After the Second World War, the Czech team improved its performances. In the 1947 Ice Hockey World Championships held at Prague, the team won its first World Championship in the absence of Canada. The team won the silver medal in the ensuing 1948 Winter Olympics. In the 1949 Ice Hockey World Championships, the Czechs defeated Canada for the first time to win the title. However, in 1949, six players of the team were killed in a plane crash en route to London. While the Cold War developed in the 1950s, the team was caught in the middle of it. In 1950, the team that was meant to go to London to take part in World Championship was detained at the airport. Later, most of the team members were arrested and sentenced to long prison terms on charges of plotting against the state, and trying to escape to the Western world. While the team was finally released in January 1955 after years of hard labour in uranium mines, they were not allowed back into the team.

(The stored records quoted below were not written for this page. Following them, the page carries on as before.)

[src/rtl/mpp_pkg.sv]
package mpp_pkg;

   typedef enum logic [1:0] {
      MODE_4PH = 2'd0,
      MODE_3PH = 2'd1,
      MODE_2PH = 2'd2
   } ph_mode_e;

   function automatic logic [2:0] mode_count(ph_mode_e m);
      case (m)
         MODE_2PH: return 3'd2;
         MODE_3PH: return 3'd3;
         default:  return 3'd4;
      endcase
   endfunction

   // last strap high means fewer than four phases; the one before it
   // then tells two from three
   function automatic ph_mode_e decode_straps(logic hi_last, logic hi_prev);
      if (!hi_last)     return MODE_4PH;
      else if (hi_prev) return MODE_2PH;
      else              return MODE_3PH;
   endfunction

endpackage

[src/rtl/mpp_phase_detect.sv]
module mpp_phase_detect
   import mpp_pkg::*;
#(
   parameter int MAX_PH = 4
) (
   input  logic              clk,
   input  logic              rst_n,
   input  logic [MAX_PH-1:0] strap_i,
   output ph_mode_e          mode_o,
   output logic [2:0]        count_o,
   output logic              ready_o
);

   ph_mode_e mode_q;
   logic     ready_q;

   always_ff @(posedge clk) begin
      if (!rst_n) begin
         mode_q  <= MODE_4PH;
         ready_q <= 1'b0;
      end else if (!ready_q) begin
         mode_q  <= decode_straps(strap_i[MAX_PH-1], strap_i[MAX_PH-2]);
         ready_q <= 1'b1;
      end
   end

   assign mode_o  = mode_q;
   assign ready_o = ready_q;
   assign count_o = mode_count(mode_q);

   assert_mode_frozen_R2: assert property (@(posedge clk) disable iff (!rst_n)
      ready_q |=> (ready_q && $stable(mode_q)));

endmodule

[src/rtl/mpp_period_ctr.sv]
module mpp_period_ctr #(
   parameter int CNT_W  = 10,
   parameter int PERIOD = 120
) (
   input  logic             clk,
   input  logic             rst_n,
   input  logic             run_i,
   output logic [CNT_W-1:0] cnt_o
);

   localparam logic [CNT_W-1:0] LAST = CNT_W'(PERIOD - 1);

   logic [CNT_W-1:0] cnt_q;

   always_ff @(posedge clk) begin
      if (!rst_n || !run_i) cnt_q <= '0;
      else if (cnt_q == LAST) cnt_q <= '0;
      else                    cnt_q <= cnt_q + 1'b1;
   end

   assign cnt_o = cnt_q;

   assert_cnt_in_period_R4: assert property (@(posedge clk) disable iff (!rst_n)
      cnt_q <= LAST);

endmodule

[src/rtl/mpp_balance.sv]
module mpp_balance #(
   parameter int MAX_PH    = 4,
   parameter int CUR_W     = 8,
   parameter int BAL_SHIFT = 0,
   localparam int SUM_W    = CUR_W + 2,
   localparam int CORR_W   = CUR_W + 3
) (
   input  logic [MAX_PH*CUR_W-1:0]  isense_i,
   input  logic [2:0]               count_i,
   output logic [MAX_PH*CORR_W-1:0] corr_o
);

   logic [SUM_W-1:0] sum;
   logic [SUM_W-1:0] mean;

   // only channels below the phase count contribute to the mean
   always_comb begin
      sum = '0;
      for (int k = 0; k < MAX_PH; k++) begin
         if (3'(k) < count_i) sum = sum + SUM_W'(isense_i[k*CUR_W +: CUR_W]);
      end
   end

   always_comb begin
      case (count_i)
         3'd2:    mean = sum >> 1;
         3'd3:    mean = sum / SUM_W'(3);
         default: mean = sum >> 2;
      endcase
   end

   for (genvar g = 0; g < MAX_PH; g++) begin : g_corr
      logic signed [CORR_W-1:0] diff;
      assign diff = $signed({3'b000, isense_i[g*CUR_W +: CUR_W]})
                  - $signed({1'b0, mean});
      assign corr_o[g*CORR_W +: CORR_W] = diff >>> BAL_SHIFT;
   end

endmodule

[src/rtl/mpp_channel.sv]
module mpp_channel #(
   parameter int IDX     = 0,
   parameter int CNT_W   = 10,
   parameter int PERIOD  = 120,
   parameter int CORR_W  = 11,
   parameter int SMP_DLY = 40
) (
   input  logic                     clk,
   input  logic                     rst_n,
   input  logic                     enable_i,
   input  logic                     ready_i,
   input  logic [2:0]               count_i,
   input  logic [CNT_W-1:0]         cnt_i,
   input  logic [CNT_W-1:0]         demand_i,
   input  logic signed [CORR_W-1:0] corr_i,
   output logic                     pwm_o,
   output logic                     oe_o,
   output logic                     smp_o
);

   localparam int TW = ((CNT_W > CORR_W) ? CNT_W : CORR_W) + 2;
   localparam logic [CNT_W-1:0] OFF2 = CNT_W'(((IDX * PERIOD) / 2) % PERIOD);
   localparam logic [CNT_W-1:0] OFF3 = CNT_W'(((IDX * PERIOD) / 3) % PERIOD);
   localparam logic [CNT_W-1:0] OFF4 = CNT_W'(((IDX * PERIOD) / 4) % PERIOD);
   localparam logic [CNT_W-1:0] PER  = CNT_W'(PERIOD);
   localparam logic [CNT_W-1:0] DMAX = CNT_W'(PERIOD - 2);
   localparam logic signed [TW-1:0] DMAX_S = TW'(PERIOD - 2);

   logic             act;
   logic             go;
   logic [CNT_W-1:0] off;
   logic [CNT_W-1:0] loc;
   logic signed [TW-1:0] tgt;
   logic [CNT_W-1:0] duty_new;
   logic [CNT_W-1:0] duty_q;
   logic [CNT_W-1:0] duty_eff;
   logic [CNT_W-1:0] tmr_q;
   logic             pwm_q;
   logic             oe_q;
   logic             smp_q;

   assign act = (3'(IDX) < count_i);
   assign go  = ready_i && enable_i && act;

   always_comb begin
      case (count_i)
         3'd2:    off = OFF2;
         3'd3:    off = OFF3;
         default: off = OFF4;
      endcase
   end

   // position of this channel inside its own switching period
   always_comb begin
      if (cnt_i >= off) loc = cnt_i - off;
      else              loc = cnt_i + (PER - off);
   end

   // demand minus the balance term, clamped to keep an off-time
   always_comb begin
      tgt = $signed({{(TW-CNT_W){1'b0}}, demand_i}) - TW'(corr_i);
      if (tgt < 0)           duty_new = '0;
      else if (tgt > DMAX_S) duty_new = DMAX;
      else                   duty_new = tgt[CNT_W-1:0];
   end

   assign duty_eff = (loc == '0) ? duty_new : duty_q;

   always_ff @(posedge clk) begin
      if (!rst_n) begin
         duty_q <= '0;
         pwm_q  <= 1'b0;
         oe_q   <= 1'b0;
         tmr_q  <= '0;
         smp_q  <= 1'b0;
      end else begin
         if (ready_i && loc == '0) duty_q <= duty_eff;
         pwm_q <= go && (loc < duty_eff);
         oe_q  <= go;
         if (!go)                  tmr_q <= '0;
         else if (loc == duty_eff) tmr_q <= CNT_W'(SMP_DLY);
         else if (tmr_q != '0)     tmr_q <= tmr_q - 1'b1;
         smp_q <= go && (tmr_q == CNT_W'(1));
      end
   end

   assign pwm_o = pwm_q;
   assign oe_o  = oe_q;
   assign smp_o = smp_q;

   assert_duty_clamped_R7: assert property (@(posedge clk) disable iff (!rst_n)
      duty_q <= DMAX);
   assert_pwm_needs_oe_R10: assert property (@(posedge clk) disable iff (!rst_n)
      pwm_q |-> oe_q);
   assert_off_when_disabled_R8: assert property (@(posedge clk) disable iff (!rst_n)
      !enable_i |=> (!oe_q && !pwm_q));
   assert_idle_channel_R3: assert property (@(posedge clk) disable iff (!rst_n)
      (ready_i && !act) |=> !oe_q);
   assert_strobe_single_R9: assert property (@(posedge clk) disable iff (!rst_n)
      smp_q |=> !smp_q);

endmodule

[src/rtl/mphase_pwm.sv]
module mphase_pwm
   import mpp_pkg::*;
#(
   parameter int CNT_W     = 10,
   parameter int PERIOD    = 120,
   parameter int MAX_PH    = 4,
   parameter int CUR_W     = 8,
   parameter int BAL_SHIFT = 0
) (
   input  logic                    clk,
   input  logic                    rst_n,
   input  logic                    enable,
   input  logic [CNT_W-1:0]        demand,
   input  logic [MAX_PH*CUR_W-1:0] isense,
   input  logic [MAX_PH-1:0]       strap,
   output logic [MAX_PH-1:0]       pwm,
   output logic [MAX_PH-1:0]       pwm_oe,
   output logic [MAX_PH-1:0]       smp_stb
);

   localparam int CORR_W  = CUR_W + 3;
   localparam int SMP_DLY = PERIOD / 3;

   if (PERIOD > (1 << CNT_W)) begin : g_chk_period
      $error("PERIOD does not fit the period counter");
   end
   if (PERIOD < 12) begin : g_chk_min
      $error("PERIOD too short for sampling delay");
   end
   if (MAX_PH != 4) begin : g_chk_ph
      $error("strap decoding expects four channels");
   end

   ph_mode_e                 mode;
   logic [2:0]               count;
   logic                     ready;
   logic [CNT_W-1:0]         cnt;
   logic [MAX_PH*CORR_W-1:0] corr;

   mpp_phase_detect #(.MAX_PH(MAX_PH)) u_detect (
      .clk     (clk),
      .rst_n   (rst_n),
      .strap_i (strap),
      .mode_o  (mode),
      .count_o (count),
      .ready_o (ready)
   );

   mpp_period_ctr #(.CNT_W(CNT_W), .PERIOD(PERIOD)) u_ctr (
      .clk   (clk),
      .rst_n (rst_n),
      .run_i (ready),
      .cnt_o (cnt)
   );

   mpp_balance #(.MAX_PH(MAX_PH), .CUR_W(CUR_W), .BAL_SHIFT(BAL_SHIFT)) u_bal (
      .isense_i (isense),
      .count_i  (count),
      .corr_o   (corr)
   );

   for (genvar g = 0; g < MAX_PH; g++) begin : g_ch
      mpp_channel #(
         .IDX     (g),
         .CNT_W   (CNT_W),
         .PERIOD  (PERIOD),
         .CORR_W  (CORR_W),
         .SMP_DLY (SMP_DLY)
      ) u_ch (
         .clk      (clk),
         .rst_n    (rst_n),
         .enable_i (enable),
         .ready_i  (ready),
         .count_i  (count),
         .cnt_i    (cnt),
         .demand_i (demand),
         .corr_i   ($signed(corr[g*CORR_W +: CORR_W])),
         .pwm_o    (pwm[g]),
         .oe_o     (pwm_oe[g]),
         .smp_o    (smp_stb[g])
      );
   end

   assert_reset_quiet_R1: assert property (@(posedge clk)
      !rst_n |=> (pwm_oe == '0 && pwm == '0 && smp_stb == '0));

endmodule

[config.mk]
export PLATFORM = sky130hd
export DESIGN_NAME = mphase_pwm
export DESIGN_NICKNAME = d
export VERILOG_FILES = /design/src/rtl/mpp_pkg.sv /design/src/rtl/mpp_phase_detect.sv /design/src/rtl/mpp_period_ctr.sv /design/src/rtl/mpp_balance.sv /design/src/rtl/mpp_channel.sv /design/src/rtl/mphase_pwm.sv
export SDC_FILE = /design/constraint.sdc
export NUM_CORES = 1
export LEC_CHECK = 0
export ABC_AREA = 1
export BUFFER_PORTS_ARGS = -buffer_cell sky130_fd_sc_hd__buf_4
export CORE_MARGIN = 5
export CORE_UTILIZATION = 64
export DETAILED_ROUTE_END_ITERATION = 16
export GPL_TIMING_DRIVEN = 1
export PLACE_DENSITY_LB_ADDON = 0.12
export SLEW_MARGIN = 30
export SYNTH_ARGS = -nofsm -noshare
export SYNTH_HDL_FRONTEND = slang
export SYNTH_SLANG_ARGS = --single-unit
export TNS_END_PERCENT = 10
[constraint.sdc]
create_clock -name clk -period 14.65 [get_ports clk]
set_clock_uncertainty 0.2 [all_clocks]
set_input_delay 0.7325 -clock clk [delete_from_list [all_inputs] [get_ports clk]]
set_output_delay 0.7325 -clock clk [all_outputs]
set_load 0.02 [all_outputs]
# == Yosys cells after proc, flatten, opt, wreduce, memory -nomap -nowiden ==
# Index checks and enable logic that the tools add are counted.
# word_totals
out_inout_bits,12
in_bits,49
regBits,105
word_cells,169
# classes
addsub,26
n_div,1
mux,36
reduce_logical,41
magnitude_cmp,20
n_eq_ne,13
n_bitwise,5
# op_table
cell,count
10-bit 2-to-1 mux,19
"12-bit by 8-bit greater-than comparator with 1-bit output, second input constant",4
"12-bit by 1-bit < comparator with 1-bit output, second input constant",4
6-bit 2-to-1 mux,8
11-bit by 11-bit subtractor with 12-bit output,4
8-bit by 10-bit subtractor with 11-bit output,4
"10-bit by 1-bit == test with 1-bit output, second input constant",4
10-bit == test,4
10-bit zero test,4
10-bit < comparator,4
10-bit nonzero test,4
"10-bit by 1-bit subtractor with 10-bit output, second input constant",4
10-bit adder,3
7-bit case mux with 2 select lines,2
10-bit by 8-bit adder with 10-bit output,2
10-bit by 7-bit greater-or-equal comparator with 1-bit output,2
10-bit case mux with 2 select lines,1
10-bit by 7-bit subtractor with 10-bit output,2
1-bit logical AND,17
"7-bit by 7-bit subtractor with 8-bit output, first input constant",2
6-bit case mux with 2 select lines,1
3-bit OR reduction,4
"10-bit by 1-bit adder with 10-bit output, second input constant",1
"10-bit by 7-bit adder with 10-bit output, second input constant",1
other kinds (22),37

# == Longest topological paths before layout ==
# depth
word_depth,20
depth_mapped,89
mapped_depth_nobuf,89

# == By module ==
# Synthesis repeated with hierarchy kept, for this count alone.
# unflattened
cells_unflattened,2575
area_unflattened_um2,15681.3
# by_module_without_submodules
mod,instances,area_per_inst_um2,cells_each,seq_area_each_um2
mpp_channel at g_ch[3].u_ch,1,3350.7,563,460.4
mpp_balance,1,3301.9,559,0.0
mpp_channel at g_ch[2].u_ch,1,3299.4,556,460.4
mpp_channel at g_ch[1].u_ch,1,3111.7,506,460.4
mpp_channel at g_ch[0].u_ch,1,2043.2,316,460.4
mpp_period_ctr,1,455.4,60,200.2
mpp_phase_detect,1,118.9,15,60.1

# == Least setup slack after synthesis ==
# No wires, ideal clock.
# synth_path
kind,input port to flip-flop
startpoint,input port isense[2]
endpoint,register g_ch[3].u_ch.tmr_q[8]
t_required_ns,14.334
t_arrival_ns,10.345
slack_ns,3.990
path_buffers,0
stages,79
setup_ns,0.116
path_cell_list,ha_1 > or2_1 > nand3_1 > nand2_1 > nand2_1 > nand2_1 > xor2_1 > inv_1 > ha_1 > nand2_1 > nand2_1 > a31oi_1 > xor2_1 > nand2_1 > nand2_1 > inv_1 > ha_1 > nand2_1 > (+43 left out) > nor2_1 > o21bai_1 > xnor2_1 > ha_1 > a21oi_1 > o21ai_0 > or2_2 > a2111oi_0 > nand3_1 > nor3b_1 > a22oi_1 > ha_1 > nand2_1 > nor3_1 > nand3_1 > nand2_1 > or2_2 > nor2_1
# synth_between
elab_chain_cells,17
elab_cells_between_ends,18
cone_classes,add/sub: 5; div: 1; order compare: 2; eq/ne: 1; mux: 8; reduce/logical: 1
# synth_rtl
item,line_no,source
from (decl),mphase_pwm.sv:14,"input logic [MAX_PH*CUR_W-1:0] isense,"
8-bit 2-to-1 mux *,mpp_balance.sv:20,if (3'(k) < count_i) sum = sum + SUM_W'(isense_i[k*CUR_W +: CUR_W]);
8-bit by 8-bit adder with 9-bit output,mpp_balance.sv:20,
10-bit 2-to-1 mux *,mpp_balance.sv:20,
10-bit by 8-bit adder with 10-bit output,mpp_balance.sv:20,
10-bit 2-to-1 mux *,mpp_balance.sv:20,
10-bit by 8-bit adder with 10-bit output,mpp_balance.sv:20,
10-bit 2-to-1 mux *,mpp_balance.sv:20,
10-bit by 2-bit divider with 10-bit output,mpp_balance.sv:27,3'd3: mean = sum / SUM_W'(3);
10-bit case mux with 2 select lines *,mpp_balance.sv:25,case (count_i)
8-bit by 10-bit subtractor with 11-bit output *,mpp_balance.sv:35,"- $signed({1'b0, mean});"
11-bit by 11-bit subtractor with 12-bit output *,mpp_channel.sv:61,"tgt = $signed({{(TW-CNT_W){1'b0}}, demand_i}) - TW'(corr_i);"
12-bit by 8-bit greater-than comparator with 1-bit output,mpp_channel.sv:63,else if (tgt > DMAX_S) duty_new = DMAX;
10-bit 2-to-1 mux,mpp_channel.sv:63,
10-bit 2-to-1 mux *,mpp_channel.sv:62,if (tgt < 0) duty_new = '0;
10-bit 2-to-1 mux *,mpp_channel.sv:67,assign duty_eff = (loc == '0) ? duty_new : duty_q;
10-bit == test *,mpp_channel.sv:81,else if (loc == duty_eff) tmr_q <= CNT_W'(SMP_DLY);
3-bit OR reduction (no source line) *,n/a,
to (signal assigned),mpp_channel.sv:81,
to (signal assigned),mpp_channel.sv:82,else if (tmr_q != '0) tmr_q <= tmr_q - 1'b1;
to (decl),mpp_channel.sv:37,logic [CNT_W-1:0] tmr_q;
# Mark *: on every way between the ends. The rest lies on a longest branch, timed or not.
# A chain may end at the register's enable or synchronous reset.

# == Worst setup path after layout ==
# Ends and elaborated chain as after synthesis.

==> impl_results.md <==
* Clk sinks at 104
* Hold_ws at 0.2416 ns
* Post-Synthesis Cells at around 1800
* Slew @ Worst Pin at between 0.8 and 0.9 ns
* Root Driver: clkbuf_16
* Clk buf depth at 2
* Synthesized flop and latch total at 104
* Maximum VDD drop at 0.0002144 V
* Clk pwr share at 0.074
* Initial antenna violation count at 1
* Synth Warn # at 0
* Multi-input gate area at around 0.0090 mm²
* Switching Share at 0.5629
* Largest cells by area after synthesis: ha_1 19%, dfxtp_1 17%, nand2_1 10%
* Reg power frac at 0.107
* Slew margin rel. at 0.4266
* Post-CTS sizing at 0
* Max FO, Critical Path at 7
* Hold Path Class: register to register
* Vias in the first global route at 11340
* Status: finished clean
* Reg area at ~0.0021 mm²
* Postcts setup bufs at 0
* Final wirelength at 31.93 mm
* Startpoint Class: input port
* Capture point of the worst path: g_ch[3].u_ch.tmr_q[8]
* Main flop type after synthesis: dfxtp_1
* Final hold viol count at 0
* GR Overflow Total at 0
* First-pass GRT wire length at approximately 52 mm
* Setup total negative slack at 0 ns
* Maximum number of pins on one net before global-route repair at 40
* CP most frequent cell: nand2_1
* P&R area growth vs syn at 7.438%
* Drt wl/cell at between 10 and 15 µm
* DP HPWL at ~26 mm
* Seq/Total Area, Yosys at 0.1693
* R2R cell count at between 60 and 70
* Drt pass-1 iters at 7
* Syn Nets at ~2100
* Chip Width at roughly 150 µm
* Cell Area, Synth at ~0.012 mm²
* Worst-path clk slew at roughly 0.070 ns
* Reg-to-reg slack, setup at around 2.9 ns
* Critical-path top delay cell: a2111oi_0
* I/O pin total at just over 60
* Unique masters post-synth at 51
* Syn_area_per_cell at 6.690 µm²
* Most frequent cells in the layout: 327 x nand2_1, 282 x inv_1, 185 x ha_1, 183 x nor2_1, 156 x a21oi_1
* WP data required at 14.70 ns
* Row cnt at 50
* FF-to-FF Start: u_detect.mode_o[0]
* CTS tree: done
* Via density at between 5 and 6
* Port Buf Inserts at 58
* Most common cell after layout, fill and taps aside: nand2_1
* GP Congestion at 0.9520
* Crit path DAT at about 12 ns
* CP Launch Point: isense[2]
* Starting Density at 0.6530
* Switching pwr at 1.789 mW
* Final setup viols at 0
* DR vias at about 12000
* Htree depth at 3
* Final nets at around 2100
* Worst-Skew Late Latency at between 0.3 and 0.4 ns
* Drc violations at 0
* Die height at around 150 µm
* Crit path kind: input port to register
* Num CTS Buffers at 9
* FFs w/ async S/R, synth at 0
* Tot GR Track Use at 0.2886
* F_max at approximately 81 MHz
* Min Clock Period, post-route at ~12 ns
* Cell taking the most area after synthesis: ha_1
* EDFF count, synth at 0
* Worst r2r dst: g_ch[3].u_ch.tmr_q[8]
* Critical Path Sink Type: register
* Die footprint at roughly 0.022 mm²
* Maxcap violations at 0
* # diodes at 0
* Hold buffers post-CTS at 0
* Share of cells above drive strength 1 at 0.07325
* RSZ-0062 raised after global routing: no
* Fin crit share at 0.8388
* Power share of the combinational group at 0.819
* First DRT Iteration DRCs at about 690
* Fillers at roughly 1700
* CP peak stage delay at 0.41 ns
* Yosys top cell area share at 0.1882
* PwrDens at 240.6 mW/mm²
* DRT antenna net count at 0
* CORE AREA at between 0.015 and 0.02 mm²
* LEAKAGE at about 6.7 nW
* Int Pwr at 1.390 mW
* Slew Limit Fails at 0
flip-flops by register name, indices dropped and copies added, names as in the netlist:
signal,cells
g_ch.u_ch.pwm_o,4
g_ch.u_ch.tmr_q,40
u_detect.ready_o,1
u_detect.mode_o,2
g_ch.u_ch.duty_q,40
g_ch.u_ch.oe_o,3
u_ctr.cnt_o,10
g_ch.u_ch.smp_o,4
layout make-up:
cell class / count / area share
multi-input cells: 1414 / 0.6795
flip-flops and latches: 104 / 0.1576
inverters: 290 / 0.08239
repair buffers: 60 / 0.03409
well taps: 260 / 0.02462
clock buffers: 10 / 0.01809
clock inverters: 6 / 0.003694
worst max-delay path: cells and delay by family:
kind                     cells  cell delay (ns)
AND/OR/NAND/NOR             40             4.96
adder cells (fa/ha/maj)      9             2.78
AO/OA/AOI/OAI               16             2.55
buffers and inverters       12             0.85
XOR/XNOR                     3             0.44
stage by stage:
stage / utilization / power (mW) / setup slack, ns / instance area (µm²) / instances
final: 0.7016 / 3.179 / 2.362 / 13210 / 2144
after global routing: 0.7016 / 3.548 / 1.233 / 13210 / 2144
after CTS: 0.7015 / 3.159 / 2.497 / 13210 / 2144
after detailed placement: 0.6862 / 2.910 / 2.157 / 12920 / 2128
after global placement: 0.6858 / 2.840 / 2.381 / 12910 / 2128
after floorplan: - / 2.391 / 3.990 / 12300 / 1838
worst min-delay path by stage:
stage | start | end | depth (start not counted)
final | g_ch[2].u_ch.duty_q[9] | g_ch[2].u_ch.duty_q[9] | 2
after CTS | g_ch[2].u_ch.duty_q[9] | g_ch[2].u_ch.duty_q[9] | 2
after floorplan | g_ch[2].u_ch.duty_q[9] | g_ch[2].u_ch.duty_q[9] | 2
after global placement | g_ch[2].u_ch.duty_q[9] | g_ch[2].u_ch.duty_q[9] | 2
after detailed placement | g_ch[2].u_ch.duty_q[9] | g_ch[2].u_ch.duty_q[9] | 2
after global routing | g_ch[3].u_ch.duty_q[9] | g_ch[3].u_ch.duty_q[9] | 2
cell usage after synthesis (5+ instances only):
cell,instances
nor3_1,36
buf_4,12
nor4_1,14
o21a_1,5
nand4_1,21
nand2_1,327
o21ai_0,94
xor2_1,84
nor2_1,184
ha_1,185
inv_1,282
clkbuf_1,18
dfxtp_1,104
nand3_1,93
nand2_2,15
a21oi_1,156
o21ai_1,5
a211oi_1,7
o21bai_1,22
a22oi_1,23
nor3b_1,6
xnor2_1,29
inv_2,5
fa_1,16
a2111oi_0,9
a31oi_1,13
or2_2,20
routing by layer:
metal | wire (µm) | track usage | part of all wire | vias up
met4 | 1495 | 0.1400 | 0.047 | 2
met1 | 14120 | 0.3687 | 0.44 | 5444
met5 | 13 | 0 | 0.00041 | -
li1 | - | - | - | 6172
met2 | 14760 | 0.4862 | 0.46 | 341
met3 | 1537 | 0.03077 | 0.048 | 83
power by group through the flow:
stage	clock network [mW]	logic (mW)	registers (mW)
final	0.235	2.60	0.342
after global routing	0.251	2.95	0.346
after CTS	0.238	2.58	0.342
after detailed placement	0	2.56	0.347
after global placement	0	2.49	0.346
after floorplan	0	2.05	0.341
logic make-up after synthesis:
| logic type | share of synthesized area |
|---|---|
| and+or+nand+nor | 0.2603 |
| AOI/OAI and AO/OA | 0.1710 |
| buffers and inverters | 0.1013 |
| adders and majority gates | 0.2143 |
| xor gates and xnor gates | 0.08048 |
| DFF | 0.1693 |
| muxes | 0.003256 |
(Power assumes the default switching activity.)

=== Rivalry with Soviets ===
In the 1950s, the Soviet team trained in ice hockey with the Czechs. The Soviets started improving their game, and the rivalry between the teams developed. In the 1964 Winter Olympics in Innsbruck, Czechoslovakia ended in a three-way tie for second place with Sweden and Canada, and won the bronze based on a tie-breaker. The Soviets dominated the remainder of the decade until the streak was broken by Czechoslovakia at the 1968 Winter Olympics. It was the last time that the Olympics were also counted as the World Championships. In 1969, the Soviet Union and Czechoslovakia played "the most emotionally charged games in the history of international hockey." The rights to host the tournament had originally been awarded to Czechoslovakia but was later moved to Sweden. The Czechoslovak team was determined to defeat the Soviets, and won both of their games 2–0 and 4–3. However, despite these wins, the team lost both of their games to Sweden and won bronze. The team also won three silver and a bronze in the Winter Olympics from 1968 and 1984.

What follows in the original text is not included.